## TASK TO CARRY OUT
Check each line of the records for "empty"; collect those that have it.

*** RECORDS SUPPLIED Section Begins ***

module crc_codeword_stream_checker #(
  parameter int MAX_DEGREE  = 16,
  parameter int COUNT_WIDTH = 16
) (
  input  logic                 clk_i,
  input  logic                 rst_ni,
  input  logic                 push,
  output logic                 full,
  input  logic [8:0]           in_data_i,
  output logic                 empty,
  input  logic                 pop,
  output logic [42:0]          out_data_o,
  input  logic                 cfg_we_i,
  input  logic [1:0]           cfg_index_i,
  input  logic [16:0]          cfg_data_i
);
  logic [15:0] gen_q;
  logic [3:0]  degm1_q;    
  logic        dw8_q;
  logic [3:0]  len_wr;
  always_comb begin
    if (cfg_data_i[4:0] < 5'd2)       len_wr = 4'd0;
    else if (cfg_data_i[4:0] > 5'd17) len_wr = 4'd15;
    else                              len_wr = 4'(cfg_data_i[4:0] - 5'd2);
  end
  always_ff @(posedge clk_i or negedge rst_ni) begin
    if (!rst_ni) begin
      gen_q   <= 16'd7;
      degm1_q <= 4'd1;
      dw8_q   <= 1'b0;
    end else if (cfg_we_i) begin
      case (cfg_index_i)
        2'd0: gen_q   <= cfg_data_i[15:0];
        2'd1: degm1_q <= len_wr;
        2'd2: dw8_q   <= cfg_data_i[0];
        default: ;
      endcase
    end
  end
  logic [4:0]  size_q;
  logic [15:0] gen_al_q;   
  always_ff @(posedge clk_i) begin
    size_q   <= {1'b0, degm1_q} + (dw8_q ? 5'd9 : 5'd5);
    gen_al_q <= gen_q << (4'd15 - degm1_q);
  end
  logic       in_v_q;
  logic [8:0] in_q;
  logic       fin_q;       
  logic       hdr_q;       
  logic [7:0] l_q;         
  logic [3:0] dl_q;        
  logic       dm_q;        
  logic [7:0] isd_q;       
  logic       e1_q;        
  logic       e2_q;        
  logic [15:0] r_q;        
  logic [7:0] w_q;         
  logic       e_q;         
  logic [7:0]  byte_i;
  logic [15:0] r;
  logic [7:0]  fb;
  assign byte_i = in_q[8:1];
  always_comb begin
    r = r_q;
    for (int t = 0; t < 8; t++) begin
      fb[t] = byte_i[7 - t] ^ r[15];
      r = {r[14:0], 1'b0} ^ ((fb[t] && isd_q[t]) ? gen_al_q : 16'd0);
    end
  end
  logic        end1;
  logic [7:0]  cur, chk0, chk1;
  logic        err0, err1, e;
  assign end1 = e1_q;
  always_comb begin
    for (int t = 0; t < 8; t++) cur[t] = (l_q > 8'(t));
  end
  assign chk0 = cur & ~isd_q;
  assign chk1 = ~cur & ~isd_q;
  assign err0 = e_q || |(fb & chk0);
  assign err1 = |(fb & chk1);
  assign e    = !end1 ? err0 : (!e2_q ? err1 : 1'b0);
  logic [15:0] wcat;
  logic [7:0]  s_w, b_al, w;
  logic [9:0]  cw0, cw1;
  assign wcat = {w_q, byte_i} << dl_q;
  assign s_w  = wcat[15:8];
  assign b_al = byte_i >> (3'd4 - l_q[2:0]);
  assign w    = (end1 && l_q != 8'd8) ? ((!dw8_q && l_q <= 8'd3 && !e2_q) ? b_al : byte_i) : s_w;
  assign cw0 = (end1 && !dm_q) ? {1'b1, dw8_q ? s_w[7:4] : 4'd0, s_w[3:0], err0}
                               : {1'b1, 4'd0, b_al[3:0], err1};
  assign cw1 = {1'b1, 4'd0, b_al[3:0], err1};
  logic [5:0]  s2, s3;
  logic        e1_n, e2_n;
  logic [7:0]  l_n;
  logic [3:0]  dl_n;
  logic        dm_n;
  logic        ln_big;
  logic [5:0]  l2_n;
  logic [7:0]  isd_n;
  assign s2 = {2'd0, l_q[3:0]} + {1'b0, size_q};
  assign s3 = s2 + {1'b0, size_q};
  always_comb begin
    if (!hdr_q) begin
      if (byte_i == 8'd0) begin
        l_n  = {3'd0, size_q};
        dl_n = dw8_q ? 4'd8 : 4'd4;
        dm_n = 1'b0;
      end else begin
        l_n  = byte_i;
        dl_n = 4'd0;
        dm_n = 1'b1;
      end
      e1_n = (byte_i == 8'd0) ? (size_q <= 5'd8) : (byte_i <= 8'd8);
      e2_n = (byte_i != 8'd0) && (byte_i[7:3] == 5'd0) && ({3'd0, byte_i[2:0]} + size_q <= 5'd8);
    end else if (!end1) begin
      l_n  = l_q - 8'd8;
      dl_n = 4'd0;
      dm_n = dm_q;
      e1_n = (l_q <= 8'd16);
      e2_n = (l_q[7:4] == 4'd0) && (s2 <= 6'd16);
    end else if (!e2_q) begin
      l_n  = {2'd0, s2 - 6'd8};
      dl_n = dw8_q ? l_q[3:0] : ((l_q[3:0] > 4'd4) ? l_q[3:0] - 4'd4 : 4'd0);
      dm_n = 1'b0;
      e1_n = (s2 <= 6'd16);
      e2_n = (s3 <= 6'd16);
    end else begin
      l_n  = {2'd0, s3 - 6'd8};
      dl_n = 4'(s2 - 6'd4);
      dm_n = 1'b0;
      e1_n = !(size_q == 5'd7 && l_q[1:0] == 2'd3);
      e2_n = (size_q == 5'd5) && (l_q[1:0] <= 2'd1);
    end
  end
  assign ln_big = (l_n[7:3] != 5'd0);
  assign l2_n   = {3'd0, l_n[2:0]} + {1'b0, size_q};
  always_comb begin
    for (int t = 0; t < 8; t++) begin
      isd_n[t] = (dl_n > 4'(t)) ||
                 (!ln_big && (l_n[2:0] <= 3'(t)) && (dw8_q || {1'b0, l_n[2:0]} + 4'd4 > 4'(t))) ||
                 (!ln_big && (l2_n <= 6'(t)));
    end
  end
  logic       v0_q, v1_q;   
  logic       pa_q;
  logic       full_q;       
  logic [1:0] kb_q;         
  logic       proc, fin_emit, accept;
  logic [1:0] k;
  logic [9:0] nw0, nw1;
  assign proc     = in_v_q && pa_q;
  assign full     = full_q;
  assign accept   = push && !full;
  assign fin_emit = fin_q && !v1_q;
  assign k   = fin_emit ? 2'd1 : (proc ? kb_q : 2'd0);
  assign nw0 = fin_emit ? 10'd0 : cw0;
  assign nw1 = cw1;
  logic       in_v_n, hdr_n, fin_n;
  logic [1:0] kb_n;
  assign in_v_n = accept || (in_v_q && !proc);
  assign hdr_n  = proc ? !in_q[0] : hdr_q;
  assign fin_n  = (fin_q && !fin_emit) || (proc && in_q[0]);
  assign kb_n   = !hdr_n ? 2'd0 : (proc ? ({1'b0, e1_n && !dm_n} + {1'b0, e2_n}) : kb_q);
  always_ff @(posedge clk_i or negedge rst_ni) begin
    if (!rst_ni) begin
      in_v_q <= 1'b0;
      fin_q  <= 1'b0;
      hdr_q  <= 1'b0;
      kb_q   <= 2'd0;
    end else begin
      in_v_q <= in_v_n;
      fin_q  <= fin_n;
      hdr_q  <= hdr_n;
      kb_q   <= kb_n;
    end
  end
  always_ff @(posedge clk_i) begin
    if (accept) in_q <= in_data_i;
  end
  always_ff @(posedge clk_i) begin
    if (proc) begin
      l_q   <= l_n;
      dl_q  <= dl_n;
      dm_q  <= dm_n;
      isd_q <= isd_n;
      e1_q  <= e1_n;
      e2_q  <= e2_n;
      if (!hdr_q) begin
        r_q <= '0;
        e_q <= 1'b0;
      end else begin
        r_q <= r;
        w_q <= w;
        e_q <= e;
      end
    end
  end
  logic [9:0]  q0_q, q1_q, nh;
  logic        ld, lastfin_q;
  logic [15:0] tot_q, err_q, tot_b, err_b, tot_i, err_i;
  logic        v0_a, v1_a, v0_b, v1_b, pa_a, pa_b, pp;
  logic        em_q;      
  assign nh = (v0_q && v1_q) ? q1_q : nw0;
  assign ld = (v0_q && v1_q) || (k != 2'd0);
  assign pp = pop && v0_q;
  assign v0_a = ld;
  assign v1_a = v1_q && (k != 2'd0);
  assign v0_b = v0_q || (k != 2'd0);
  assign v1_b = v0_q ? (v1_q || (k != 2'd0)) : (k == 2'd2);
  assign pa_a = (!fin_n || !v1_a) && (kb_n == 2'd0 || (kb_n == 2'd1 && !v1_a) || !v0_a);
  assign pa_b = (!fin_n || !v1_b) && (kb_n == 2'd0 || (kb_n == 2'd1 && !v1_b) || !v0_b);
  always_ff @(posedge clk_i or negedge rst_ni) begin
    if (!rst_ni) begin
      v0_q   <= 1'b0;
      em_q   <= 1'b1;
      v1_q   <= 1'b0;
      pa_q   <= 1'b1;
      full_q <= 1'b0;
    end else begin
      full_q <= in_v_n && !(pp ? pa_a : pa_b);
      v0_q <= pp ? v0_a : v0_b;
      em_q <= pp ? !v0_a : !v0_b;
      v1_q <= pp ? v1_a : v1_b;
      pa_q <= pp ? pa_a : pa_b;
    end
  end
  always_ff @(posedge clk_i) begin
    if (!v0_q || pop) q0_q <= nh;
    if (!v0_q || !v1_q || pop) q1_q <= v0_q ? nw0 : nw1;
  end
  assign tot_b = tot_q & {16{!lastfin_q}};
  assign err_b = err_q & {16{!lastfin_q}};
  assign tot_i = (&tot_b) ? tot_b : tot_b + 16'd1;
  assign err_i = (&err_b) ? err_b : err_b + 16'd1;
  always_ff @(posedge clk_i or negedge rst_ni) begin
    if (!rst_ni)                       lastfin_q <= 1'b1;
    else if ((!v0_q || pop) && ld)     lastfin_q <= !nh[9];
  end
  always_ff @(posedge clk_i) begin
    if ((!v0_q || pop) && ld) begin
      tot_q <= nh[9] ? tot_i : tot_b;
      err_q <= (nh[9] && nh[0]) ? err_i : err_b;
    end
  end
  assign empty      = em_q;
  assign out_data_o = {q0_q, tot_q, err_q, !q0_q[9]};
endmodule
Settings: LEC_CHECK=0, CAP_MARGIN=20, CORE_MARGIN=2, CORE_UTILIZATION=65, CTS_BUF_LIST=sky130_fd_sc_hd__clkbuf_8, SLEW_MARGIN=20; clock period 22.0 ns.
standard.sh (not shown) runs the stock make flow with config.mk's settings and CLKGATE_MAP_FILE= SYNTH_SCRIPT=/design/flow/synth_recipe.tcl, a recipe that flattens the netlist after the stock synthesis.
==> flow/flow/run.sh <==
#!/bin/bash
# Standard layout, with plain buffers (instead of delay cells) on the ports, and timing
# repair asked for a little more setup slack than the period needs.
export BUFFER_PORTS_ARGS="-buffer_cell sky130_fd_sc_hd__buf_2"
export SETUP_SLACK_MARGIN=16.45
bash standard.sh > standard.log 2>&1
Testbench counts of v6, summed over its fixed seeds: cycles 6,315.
Context: an optimization exercise on an open-source flow, tuned for small area. The choices shown serve that exercise and are no tape-out recipe.
Only simulation tests tie the RTL to the original design; equivalence was not proved.
No activity file was given, so power comes from the tool's default toggle rates.

==> job 3410: inputs <==
## memoria_dados
module memoria_dados
(
  input  logic                     clock,
  input  logic                     reset_n,
  input  logic                     permisao_escrita,
  input  logic                     permisao_leitura,
  input  memoria_dados_pkg::addr_t endereco,
  input  memoria_dados_pkg::word_t dado_escrita,
  output memoria_dados_pkg::word_t dado_leitura
);
==> module celula_escrita, before the edit <==
module celula_escrita
(
  input  logic esc_n,
  input  logic dado_n,
  input  logic ret_n,
  input  logic q_n,
  output logic y_n
);
  assign y_n = (esc_n | dado_n) & (ret_n | q_n);
endmodule
==> module leitura_par, before the edit <==
module leitura_par
(
  input  logic [1:0] sel_n,
  input  logic [1:0] q_n,
  output logic       y
);
  assign y = ~((sel_n[0] | q_n[0]) & (sel_n[1] | q_n[1]));
endmodule
==> module nao_ou4, before the edit <==
module nao_ou4
(
  input  logic [3:0] a,
  output logic       y
);
  assign y = ~|a;
endmodule
==> module nao_e4, before the edit <==
module nao_e4
(
  input  logic [3:0] a,
  output logic       y
);
  assign y = ~&a;
endmodule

*** RECORDS SUPPLIED Section Ends ***

## OUTPUT FOR THIS EXERCISE
  output logic                 empty,
  assign empty      = em_q;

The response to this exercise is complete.